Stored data
──────

--- src/rtl/bas_strobe_sync.sv ---
module bas_strobe_sync #(
  parameter int N      = 2,
  parameter int STAGES = 2
) (
  input  logic         clk,
  input  logic         rst_n,
  input  logic [N-1:0] raw_n,
  output logic [N-1:0] fall,
  output logic [N-1:0] rise
);

  for (genvar i = 0; i < N; i++) begin : g_line
    logic [STAGES:0] sh;
    always_ff @(posedge clk or negedge rst_n) begin
      if (!rst_n) sh <= '1;
      else        sh <= {sh[STAGES-1:0], raw_n[i]};
    end
    assign fall[i] =  sh[STAGES] & ~sh[STAGES-1];
    assign rise[i] = ~sh[STAGES] &  sh[STAGES-1];
  end

endmodule

--- src/rtl/bas_delay_line.sv ---
module bas_delay_line #(
  parameter int W     = 9,
  parameter int DEPTH = 2
) (
  input  logic         clk,
  input  logic         rst_n,
  input  logic [W-1:0] din,
  output logic [W-1:0] dout
);

  logic [W-1:0] stg [DEPTH];

  for (genvar k = 0; k < DEPTH; k++) begin : g_stage
    always_ff @(posedge clk or negedge rst_n) begin
      if (!rst_n)      stg[k] <= '0;
      else if (k == 0) stg[k] <= din;
      else             stg[k] <= stg[k-1];
    end
  end

  assign dout = stg[DEPTH-1];

endmodule

--- src/rtl/bas_ack_timer.sv ---
module bas_ack_timer #(
  parameter int CW = 4
) (
  input  logic          clk,
  input  logic          rst_n,
  input  logic          start,
  input  logic          clear,
  input  logic [CW-1:0] dly,
  output logic          done
);

  localparam logic [CW-1:0] CNT_MAX = '1;

  logic          run;
  logic [CW-1:0] cnt;

  always_ff @(posedge clk or negedge rst_n) begin
    if (!rst_n) begin
      run <= 1'b0;
      cnt <= '0;
    end else if (start) begin
      run <= 1'b1;
      cnt <= '0;
    end else if (clear) begin
      run <= 1'b0;
      cnt <= '0;
    end else if (run && cnt != CNT_MAX) begin
      cnt <= cnt + 1'b1;
    end
  end

  assign done = run && (cnt >= dly);

endmodule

──────

▶ [WHAT TO DO] All entries above are to be reproduced exactly.

▶ [YOUR RESPONSE]
--- src/rtl/bas_strobe_sync.sv ---
module bas_strobe_sync #(
  parameter int N      = 2,
  parameter int STAGES = 2
) (
  input  logic         clk,
  input  logic         rst_n,
  input  logic [N-1:0] raw_n,
  output logic [N-1:0] fall,
  output logic [N-1:0] rise
);

  for (genvar i = 0; i < N; i++) begin : g_line
    logic [STAGES:0] sh;
    always_ff @(posedge clk or negedge rst_n) begin
      if (!rst_n) sh <= '1;
      else        sh <= {sh[STAGES-1:0], raw_n[i]};
    end
    assign fall[i] =  sh[STAGES] & ~sh[STAGES-1];
    assign rise[i] = ~sh[STAGES] &  sh[STAGES-1];
  end

endmodule

--- src/rtl/bas_delay_line.sv ---
module bas_delay_line #(
  parameter int W     = 9,
  parameter int DEPTH = 2
) (
  input  logic         clk,
  input  logic         rst_n,
  input  logic [W-1:0] din,
  output logic [W-1:0] dout
);

  logic [W-1:0] stg [DEPTH];

  for (genvar k = 0; k < DEPTH; k++) begin : g_stage
    always_ff @(posedge clk or negedge rst_n) begin
      if (!rst_n)      stg[k] <= '0;
      else if (k == 0) stg[k] <= din;
      else             stg[k] <= stg[k-1];
    end
  end

  assign dout = stg[DEPTH-1];

endmodule

--- src/rtl/bas_ack_timer.sv ---
module bas_ack_timer #(
  parameter int CW = 4
) (
  input  logic          clk,
  input  logic          rst_n,
  input  logic          start,
  input  logic          clear,
  input  logic [CW-1:0] dly,
  output logic          done
);

  localparam logic [CW-1:0] CNT_MAX = '1;

  logic          run;
  logic [CW-1:0] cnt;

  always_ff @(posedge clk or negedge rst_n) begin
    if (!rst_n) begin
      run <= 1'b0;
      cnt <= '0;
    end else if (start) begin
      run <= 1'b1;
      cnt <= '0;
    end else if (clear) begin
      run <= 1'b0;
      cnt <= '0;
    end else if (run && cnt != CNT_MAX) begin
      cnt <= cnt + 1'b1;
    end
  end

  assign done = run && (cnt >= dly);

endmodule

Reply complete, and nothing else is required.